◆ **Supplied information**:

━━━━

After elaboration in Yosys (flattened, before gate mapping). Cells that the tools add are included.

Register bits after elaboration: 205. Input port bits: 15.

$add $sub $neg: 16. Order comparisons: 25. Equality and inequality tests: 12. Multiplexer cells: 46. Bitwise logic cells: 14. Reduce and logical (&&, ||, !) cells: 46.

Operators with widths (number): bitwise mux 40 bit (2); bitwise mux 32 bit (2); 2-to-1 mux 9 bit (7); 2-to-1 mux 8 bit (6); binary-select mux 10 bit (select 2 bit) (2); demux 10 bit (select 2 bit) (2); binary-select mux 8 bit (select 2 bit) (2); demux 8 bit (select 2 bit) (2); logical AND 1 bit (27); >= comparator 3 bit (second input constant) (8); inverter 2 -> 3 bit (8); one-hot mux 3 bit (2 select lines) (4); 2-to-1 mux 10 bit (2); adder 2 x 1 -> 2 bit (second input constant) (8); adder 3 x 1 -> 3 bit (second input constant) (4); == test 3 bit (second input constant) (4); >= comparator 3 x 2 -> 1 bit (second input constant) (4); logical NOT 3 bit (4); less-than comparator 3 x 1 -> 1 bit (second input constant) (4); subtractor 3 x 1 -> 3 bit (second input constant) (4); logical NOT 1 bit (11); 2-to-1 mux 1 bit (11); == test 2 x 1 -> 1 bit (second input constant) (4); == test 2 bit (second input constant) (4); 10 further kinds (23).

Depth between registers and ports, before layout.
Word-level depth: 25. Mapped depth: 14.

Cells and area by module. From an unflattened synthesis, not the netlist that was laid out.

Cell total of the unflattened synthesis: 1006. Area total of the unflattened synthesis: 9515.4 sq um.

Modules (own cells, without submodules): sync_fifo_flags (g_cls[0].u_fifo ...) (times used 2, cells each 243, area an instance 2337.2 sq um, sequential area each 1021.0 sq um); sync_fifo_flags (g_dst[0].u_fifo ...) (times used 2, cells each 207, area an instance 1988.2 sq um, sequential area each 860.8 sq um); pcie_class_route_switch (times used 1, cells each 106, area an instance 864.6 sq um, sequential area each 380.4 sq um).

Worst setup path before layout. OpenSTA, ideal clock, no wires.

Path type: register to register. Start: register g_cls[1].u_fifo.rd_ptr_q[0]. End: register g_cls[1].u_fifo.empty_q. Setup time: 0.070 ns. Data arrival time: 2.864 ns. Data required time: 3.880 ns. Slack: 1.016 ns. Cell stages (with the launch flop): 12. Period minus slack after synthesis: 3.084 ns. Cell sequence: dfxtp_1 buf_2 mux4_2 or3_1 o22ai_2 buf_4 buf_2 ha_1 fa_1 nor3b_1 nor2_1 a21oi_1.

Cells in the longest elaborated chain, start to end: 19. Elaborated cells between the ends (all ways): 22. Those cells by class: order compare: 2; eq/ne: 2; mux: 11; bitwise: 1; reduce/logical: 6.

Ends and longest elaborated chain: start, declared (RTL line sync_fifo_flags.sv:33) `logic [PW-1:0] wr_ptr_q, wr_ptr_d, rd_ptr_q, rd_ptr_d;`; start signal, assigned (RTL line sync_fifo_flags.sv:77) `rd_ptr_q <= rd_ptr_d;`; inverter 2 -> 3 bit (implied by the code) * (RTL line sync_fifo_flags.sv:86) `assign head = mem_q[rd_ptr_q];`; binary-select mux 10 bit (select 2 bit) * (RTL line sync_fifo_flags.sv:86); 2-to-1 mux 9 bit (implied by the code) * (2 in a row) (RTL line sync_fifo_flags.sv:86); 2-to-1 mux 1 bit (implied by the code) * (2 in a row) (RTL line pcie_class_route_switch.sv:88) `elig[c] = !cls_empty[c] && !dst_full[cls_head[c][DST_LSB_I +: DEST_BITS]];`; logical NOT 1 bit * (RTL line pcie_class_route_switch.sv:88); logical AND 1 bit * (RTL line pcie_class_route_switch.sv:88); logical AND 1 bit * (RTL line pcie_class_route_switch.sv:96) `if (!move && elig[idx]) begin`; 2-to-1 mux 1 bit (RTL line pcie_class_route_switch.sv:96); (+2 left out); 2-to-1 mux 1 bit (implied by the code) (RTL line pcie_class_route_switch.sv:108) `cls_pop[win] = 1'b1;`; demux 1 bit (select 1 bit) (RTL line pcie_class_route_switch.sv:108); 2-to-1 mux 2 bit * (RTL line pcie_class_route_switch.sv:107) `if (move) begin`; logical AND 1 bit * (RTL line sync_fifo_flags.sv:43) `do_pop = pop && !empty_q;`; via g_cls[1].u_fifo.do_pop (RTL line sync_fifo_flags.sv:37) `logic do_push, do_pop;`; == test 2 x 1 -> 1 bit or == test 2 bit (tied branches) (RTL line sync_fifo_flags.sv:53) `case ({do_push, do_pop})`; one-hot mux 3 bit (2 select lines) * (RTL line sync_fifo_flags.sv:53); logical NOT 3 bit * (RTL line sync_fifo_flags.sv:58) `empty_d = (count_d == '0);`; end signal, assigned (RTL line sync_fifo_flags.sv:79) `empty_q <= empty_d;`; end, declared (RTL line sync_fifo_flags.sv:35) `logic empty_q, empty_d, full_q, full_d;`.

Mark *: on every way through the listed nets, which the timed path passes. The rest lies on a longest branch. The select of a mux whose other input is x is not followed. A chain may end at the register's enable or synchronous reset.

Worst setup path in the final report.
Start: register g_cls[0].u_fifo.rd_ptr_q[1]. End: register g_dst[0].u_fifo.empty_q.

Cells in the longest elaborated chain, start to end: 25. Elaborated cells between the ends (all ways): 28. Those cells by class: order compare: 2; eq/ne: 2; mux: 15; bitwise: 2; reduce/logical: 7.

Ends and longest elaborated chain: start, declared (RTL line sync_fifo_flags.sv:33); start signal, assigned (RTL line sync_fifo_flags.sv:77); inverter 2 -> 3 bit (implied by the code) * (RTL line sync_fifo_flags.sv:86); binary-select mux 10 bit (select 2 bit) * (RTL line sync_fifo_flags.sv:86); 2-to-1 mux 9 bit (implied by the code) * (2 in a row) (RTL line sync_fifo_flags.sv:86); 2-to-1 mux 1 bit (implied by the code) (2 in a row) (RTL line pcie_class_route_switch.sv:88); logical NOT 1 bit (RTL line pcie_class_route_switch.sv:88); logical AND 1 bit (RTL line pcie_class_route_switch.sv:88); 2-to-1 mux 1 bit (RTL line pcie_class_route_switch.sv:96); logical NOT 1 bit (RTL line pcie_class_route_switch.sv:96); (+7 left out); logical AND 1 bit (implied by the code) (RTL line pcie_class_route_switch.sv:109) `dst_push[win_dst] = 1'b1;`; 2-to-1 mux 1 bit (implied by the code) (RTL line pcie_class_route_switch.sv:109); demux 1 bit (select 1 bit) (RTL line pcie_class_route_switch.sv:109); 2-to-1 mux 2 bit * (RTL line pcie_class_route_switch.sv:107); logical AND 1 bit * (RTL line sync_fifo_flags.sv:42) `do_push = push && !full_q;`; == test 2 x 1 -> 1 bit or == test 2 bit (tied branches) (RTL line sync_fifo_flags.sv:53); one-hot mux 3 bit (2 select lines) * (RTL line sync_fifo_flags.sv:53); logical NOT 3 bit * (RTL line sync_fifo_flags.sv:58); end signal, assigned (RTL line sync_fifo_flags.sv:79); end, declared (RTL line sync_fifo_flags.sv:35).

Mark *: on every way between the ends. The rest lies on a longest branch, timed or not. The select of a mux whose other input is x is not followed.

━━━━

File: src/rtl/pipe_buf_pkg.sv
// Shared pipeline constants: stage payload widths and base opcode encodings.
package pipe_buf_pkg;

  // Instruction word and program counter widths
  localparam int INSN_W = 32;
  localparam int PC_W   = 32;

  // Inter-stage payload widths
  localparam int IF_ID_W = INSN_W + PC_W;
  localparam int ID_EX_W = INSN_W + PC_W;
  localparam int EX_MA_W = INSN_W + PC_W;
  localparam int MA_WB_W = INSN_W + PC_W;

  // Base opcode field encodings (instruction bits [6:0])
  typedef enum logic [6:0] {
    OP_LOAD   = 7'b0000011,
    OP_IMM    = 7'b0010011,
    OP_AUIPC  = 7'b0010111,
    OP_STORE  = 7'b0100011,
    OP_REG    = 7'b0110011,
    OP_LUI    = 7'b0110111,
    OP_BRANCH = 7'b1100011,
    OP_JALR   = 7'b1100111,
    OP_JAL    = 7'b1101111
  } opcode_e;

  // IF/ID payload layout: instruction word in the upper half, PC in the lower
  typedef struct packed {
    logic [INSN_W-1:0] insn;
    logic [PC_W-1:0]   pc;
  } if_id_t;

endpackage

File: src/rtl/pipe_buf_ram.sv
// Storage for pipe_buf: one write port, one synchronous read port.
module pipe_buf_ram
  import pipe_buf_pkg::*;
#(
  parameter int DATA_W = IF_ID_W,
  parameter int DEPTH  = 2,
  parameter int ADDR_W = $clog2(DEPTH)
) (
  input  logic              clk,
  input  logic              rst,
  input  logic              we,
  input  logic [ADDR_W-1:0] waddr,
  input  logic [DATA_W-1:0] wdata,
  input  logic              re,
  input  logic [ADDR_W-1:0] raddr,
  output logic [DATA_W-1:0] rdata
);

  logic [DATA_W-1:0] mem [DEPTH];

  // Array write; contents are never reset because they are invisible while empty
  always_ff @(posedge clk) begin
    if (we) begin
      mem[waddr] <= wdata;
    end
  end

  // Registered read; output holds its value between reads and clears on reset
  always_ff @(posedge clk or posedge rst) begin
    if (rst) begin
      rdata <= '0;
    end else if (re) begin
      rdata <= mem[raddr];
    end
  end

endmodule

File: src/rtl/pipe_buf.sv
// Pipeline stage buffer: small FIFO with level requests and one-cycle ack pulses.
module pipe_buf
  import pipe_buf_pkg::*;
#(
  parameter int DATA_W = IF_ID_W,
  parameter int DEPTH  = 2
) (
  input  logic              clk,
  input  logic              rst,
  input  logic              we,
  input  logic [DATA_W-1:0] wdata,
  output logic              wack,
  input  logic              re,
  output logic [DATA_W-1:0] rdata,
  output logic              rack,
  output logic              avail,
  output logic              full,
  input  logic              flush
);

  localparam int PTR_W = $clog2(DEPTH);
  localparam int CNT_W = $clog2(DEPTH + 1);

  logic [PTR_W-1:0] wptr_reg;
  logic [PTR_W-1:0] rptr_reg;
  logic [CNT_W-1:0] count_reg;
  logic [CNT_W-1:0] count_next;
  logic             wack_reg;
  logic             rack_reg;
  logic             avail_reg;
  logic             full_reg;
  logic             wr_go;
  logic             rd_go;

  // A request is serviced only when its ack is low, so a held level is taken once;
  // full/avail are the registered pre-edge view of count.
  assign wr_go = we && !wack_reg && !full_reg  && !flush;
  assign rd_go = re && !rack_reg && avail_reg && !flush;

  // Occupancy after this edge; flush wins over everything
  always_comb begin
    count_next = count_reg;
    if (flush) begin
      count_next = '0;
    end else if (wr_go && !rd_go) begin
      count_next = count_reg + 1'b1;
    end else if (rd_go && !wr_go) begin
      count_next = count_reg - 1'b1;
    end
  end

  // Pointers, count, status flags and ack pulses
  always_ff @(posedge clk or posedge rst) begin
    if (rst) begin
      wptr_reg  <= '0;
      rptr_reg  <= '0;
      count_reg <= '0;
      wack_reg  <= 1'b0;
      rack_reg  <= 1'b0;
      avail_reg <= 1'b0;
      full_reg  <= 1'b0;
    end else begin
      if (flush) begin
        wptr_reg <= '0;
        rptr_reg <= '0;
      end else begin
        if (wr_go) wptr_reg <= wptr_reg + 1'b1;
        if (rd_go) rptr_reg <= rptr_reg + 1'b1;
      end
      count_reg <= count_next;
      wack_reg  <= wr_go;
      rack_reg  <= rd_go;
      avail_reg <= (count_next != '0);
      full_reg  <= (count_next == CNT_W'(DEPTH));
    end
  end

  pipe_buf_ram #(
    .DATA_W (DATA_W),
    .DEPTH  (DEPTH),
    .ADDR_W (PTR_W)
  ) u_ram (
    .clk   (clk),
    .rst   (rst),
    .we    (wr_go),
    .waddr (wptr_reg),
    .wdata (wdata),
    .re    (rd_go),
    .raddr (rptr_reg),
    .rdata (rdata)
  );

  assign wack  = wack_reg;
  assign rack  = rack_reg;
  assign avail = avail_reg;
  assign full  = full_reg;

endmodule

━━━━

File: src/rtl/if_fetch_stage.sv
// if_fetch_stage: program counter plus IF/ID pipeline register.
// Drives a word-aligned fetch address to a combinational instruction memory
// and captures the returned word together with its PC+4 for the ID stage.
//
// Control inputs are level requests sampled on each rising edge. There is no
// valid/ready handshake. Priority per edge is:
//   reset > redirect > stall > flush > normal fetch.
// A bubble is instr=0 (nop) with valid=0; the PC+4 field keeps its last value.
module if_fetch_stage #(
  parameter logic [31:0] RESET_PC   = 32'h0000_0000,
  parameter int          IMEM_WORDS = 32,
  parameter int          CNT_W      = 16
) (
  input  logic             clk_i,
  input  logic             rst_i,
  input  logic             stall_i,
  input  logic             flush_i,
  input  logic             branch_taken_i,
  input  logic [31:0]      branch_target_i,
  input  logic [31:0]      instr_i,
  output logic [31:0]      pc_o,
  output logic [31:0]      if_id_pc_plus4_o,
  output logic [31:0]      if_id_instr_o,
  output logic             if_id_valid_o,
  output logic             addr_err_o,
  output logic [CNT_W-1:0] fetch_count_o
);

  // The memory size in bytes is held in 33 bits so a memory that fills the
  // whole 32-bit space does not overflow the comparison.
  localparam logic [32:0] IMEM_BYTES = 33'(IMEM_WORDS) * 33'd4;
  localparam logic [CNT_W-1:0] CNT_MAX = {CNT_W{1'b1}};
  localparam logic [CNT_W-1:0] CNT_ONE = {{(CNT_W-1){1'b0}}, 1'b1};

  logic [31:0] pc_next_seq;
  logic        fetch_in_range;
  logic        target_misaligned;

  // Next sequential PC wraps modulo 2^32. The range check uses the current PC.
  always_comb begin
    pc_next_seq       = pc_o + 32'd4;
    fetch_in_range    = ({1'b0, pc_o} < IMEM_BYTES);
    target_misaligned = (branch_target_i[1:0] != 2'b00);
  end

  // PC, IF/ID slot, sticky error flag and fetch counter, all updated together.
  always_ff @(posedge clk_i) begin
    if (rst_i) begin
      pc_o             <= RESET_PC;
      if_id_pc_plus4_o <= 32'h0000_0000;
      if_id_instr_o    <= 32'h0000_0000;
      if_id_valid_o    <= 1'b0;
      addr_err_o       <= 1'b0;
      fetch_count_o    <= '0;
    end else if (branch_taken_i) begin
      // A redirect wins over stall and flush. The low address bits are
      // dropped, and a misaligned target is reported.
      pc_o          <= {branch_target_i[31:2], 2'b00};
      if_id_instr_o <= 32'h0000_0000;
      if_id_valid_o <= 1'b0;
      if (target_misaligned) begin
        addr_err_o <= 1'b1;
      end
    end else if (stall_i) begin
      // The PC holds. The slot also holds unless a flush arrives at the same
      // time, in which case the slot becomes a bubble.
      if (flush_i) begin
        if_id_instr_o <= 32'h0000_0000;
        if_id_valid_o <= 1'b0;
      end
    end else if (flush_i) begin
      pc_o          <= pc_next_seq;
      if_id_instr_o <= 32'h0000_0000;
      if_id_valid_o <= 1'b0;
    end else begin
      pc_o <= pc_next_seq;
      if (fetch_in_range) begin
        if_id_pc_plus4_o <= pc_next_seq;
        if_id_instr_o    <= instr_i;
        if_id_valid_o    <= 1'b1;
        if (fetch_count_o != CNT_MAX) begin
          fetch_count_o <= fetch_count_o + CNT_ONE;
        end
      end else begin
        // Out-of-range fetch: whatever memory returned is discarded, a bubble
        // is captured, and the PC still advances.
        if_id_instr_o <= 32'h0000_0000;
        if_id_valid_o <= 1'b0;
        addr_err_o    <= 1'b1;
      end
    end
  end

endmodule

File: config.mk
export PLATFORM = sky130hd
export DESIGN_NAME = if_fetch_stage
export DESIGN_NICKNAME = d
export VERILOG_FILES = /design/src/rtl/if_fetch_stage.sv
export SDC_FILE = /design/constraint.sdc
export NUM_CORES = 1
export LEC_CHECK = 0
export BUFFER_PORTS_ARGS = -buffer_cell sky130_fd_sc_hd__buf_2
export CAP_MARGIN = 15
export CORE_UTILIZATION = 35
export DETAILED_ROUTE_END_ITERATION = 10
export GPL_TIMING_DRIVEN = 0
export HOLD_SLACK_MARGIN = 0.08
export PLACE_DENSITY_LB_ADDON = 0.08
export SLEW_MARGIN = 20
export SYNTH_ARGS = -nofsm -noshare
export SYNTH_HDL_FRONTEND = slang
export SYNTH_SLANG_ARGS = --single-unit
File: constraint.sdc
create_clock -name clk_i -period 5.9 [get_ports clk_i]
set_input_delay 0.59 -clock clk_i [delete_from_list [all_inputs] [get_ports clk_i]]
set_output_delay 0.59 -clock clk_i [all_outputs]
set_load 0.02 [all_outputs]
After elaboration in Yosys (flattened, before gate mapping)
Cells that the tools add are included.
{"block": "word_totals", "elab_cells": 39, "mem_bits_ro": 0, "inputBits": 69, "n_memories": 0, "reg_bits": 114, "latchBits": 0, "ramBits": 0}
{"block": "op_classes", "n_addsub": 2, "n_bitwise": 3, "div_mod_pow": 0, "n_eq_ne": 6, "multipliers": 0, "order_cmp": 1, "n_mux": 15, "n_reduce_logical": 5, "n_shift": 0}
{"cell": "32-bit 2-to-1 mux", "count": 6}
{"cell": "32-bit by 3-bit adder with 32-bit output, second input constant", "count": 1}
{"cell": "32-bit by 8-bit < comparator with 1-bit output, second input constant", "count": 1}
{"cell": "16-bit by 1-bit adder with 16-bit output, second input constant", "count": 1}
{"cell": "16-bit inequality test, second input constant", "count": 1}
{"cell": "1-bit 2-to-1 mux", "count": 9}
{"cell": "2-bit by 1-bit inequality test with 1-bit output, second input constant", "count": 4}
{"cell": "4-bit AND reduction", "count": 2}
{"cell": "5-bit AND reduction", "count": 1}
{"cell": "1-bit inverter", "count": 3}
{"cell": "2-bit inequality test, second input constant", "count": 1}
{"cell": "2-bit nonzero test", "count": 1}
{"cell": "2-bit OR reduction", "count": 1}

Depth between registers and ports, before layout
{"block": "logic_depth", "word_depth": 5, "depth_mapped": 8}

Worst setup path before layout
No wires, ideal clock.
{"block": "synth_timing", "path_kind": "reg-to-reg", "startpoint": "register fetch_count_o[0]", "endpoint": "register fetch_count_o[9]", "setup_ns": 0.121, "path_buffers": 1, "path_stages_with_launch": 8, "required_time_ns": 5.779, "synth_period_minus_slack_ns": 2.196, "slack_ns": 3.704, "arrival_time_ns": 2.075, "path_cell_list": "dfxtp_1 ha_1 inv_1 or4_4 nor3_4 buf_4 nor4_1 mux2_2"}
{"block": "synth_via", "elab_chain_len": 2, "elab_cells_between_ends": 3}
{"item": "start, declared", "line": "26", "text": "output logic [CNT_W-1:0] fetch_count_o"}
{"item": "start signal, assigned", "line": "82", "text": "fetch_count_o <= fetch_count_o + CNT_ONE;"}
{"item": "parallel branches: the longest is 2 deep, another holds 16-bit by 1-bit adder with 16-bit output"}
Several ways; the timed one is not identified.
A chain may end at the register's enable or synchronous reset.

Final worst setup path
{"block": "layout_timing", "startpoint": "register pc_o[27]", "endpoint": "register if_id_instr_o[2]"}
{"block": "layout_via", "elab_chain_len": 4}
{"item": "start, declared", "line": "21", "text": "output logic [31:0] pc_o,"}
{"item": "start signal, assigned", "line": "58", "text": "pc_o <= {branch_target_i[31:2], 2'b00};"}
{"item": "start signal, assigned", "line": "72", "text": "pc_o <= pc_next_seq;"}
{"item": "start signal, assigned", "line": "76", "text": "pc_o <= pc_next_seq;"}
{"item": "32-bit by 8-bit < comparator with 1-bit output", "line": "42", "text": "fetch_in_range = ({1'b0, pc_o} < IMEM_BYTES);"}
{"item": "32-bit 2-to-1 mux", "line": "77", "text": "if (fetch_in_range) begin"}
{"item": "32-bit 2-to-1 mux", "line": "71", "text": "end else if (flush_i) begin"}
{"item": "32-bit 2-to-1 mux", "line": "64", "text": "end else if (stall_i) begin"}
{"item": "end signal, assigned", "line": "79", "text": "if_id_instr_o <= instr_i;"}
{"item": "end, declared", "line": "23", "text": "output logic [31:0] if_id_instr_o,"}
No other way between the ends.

━━━━

◆ **Requirement**: The lines above, starting at the one with "Cells and area" and ending at the one with "Cells in the longest elaborated chain, start to end: 19.", are the only ones to return, exactly as written.

◆ **Written solution**:
Cells and area by module. From an unflattened synthesis, not the netlist that was laid out.

Cell total of the unflattened synthesis: 1006. Area total of the unflattened synthesis: 9515.4 sq um.

Modules (own cells, without submodules): sync_fifo_flags (g_cls[0].u_fifo ...) (times used 2, cells each 243, area an instance 2337.2 sq um, sequential area each 1021.0 sq um); sync_fifo_flags (g_dst[0].u_fifo ...) (times used 2, cells each 207, area an instance 1988.2 sq um, sequential area each 860.8 sq um); pcie_class_route_switch (times used 1, cells each 106, area an instance 864.6 sq um, sequential area each 380.4 sq um).

Worst setup path before layout. OpenSTA, ideal clock, no wires.

Path type: register to register. Start: register g_cls[1].u_fifo.rd_ptr_q[0]. End: register g_cls[1].u_fifo.empty_q. Setup time: 0.070 ns. Data arrival time: 2.864 ns. Data required time: 3.880 ns. Slack: 1.016 ns. Cell stages (with the launch flop): 12. Period minus slack after synthesis: 3.084 ns. Cell sequence: dfxtp_1 buf_2 mux4_2 or3_1 o22ai_2 buf_4 buf_2 ha_1 fa_1 nor3b_1 nor2_1 a21oi_1.

Cells in the longest elaborated chain, start to end: 19. Elaborated cells between the ends (all ways): 22. Those cells by class: order compare: 2; eq/ne: 2; mux: 11; bitwise: 1; reduce/logical: 6.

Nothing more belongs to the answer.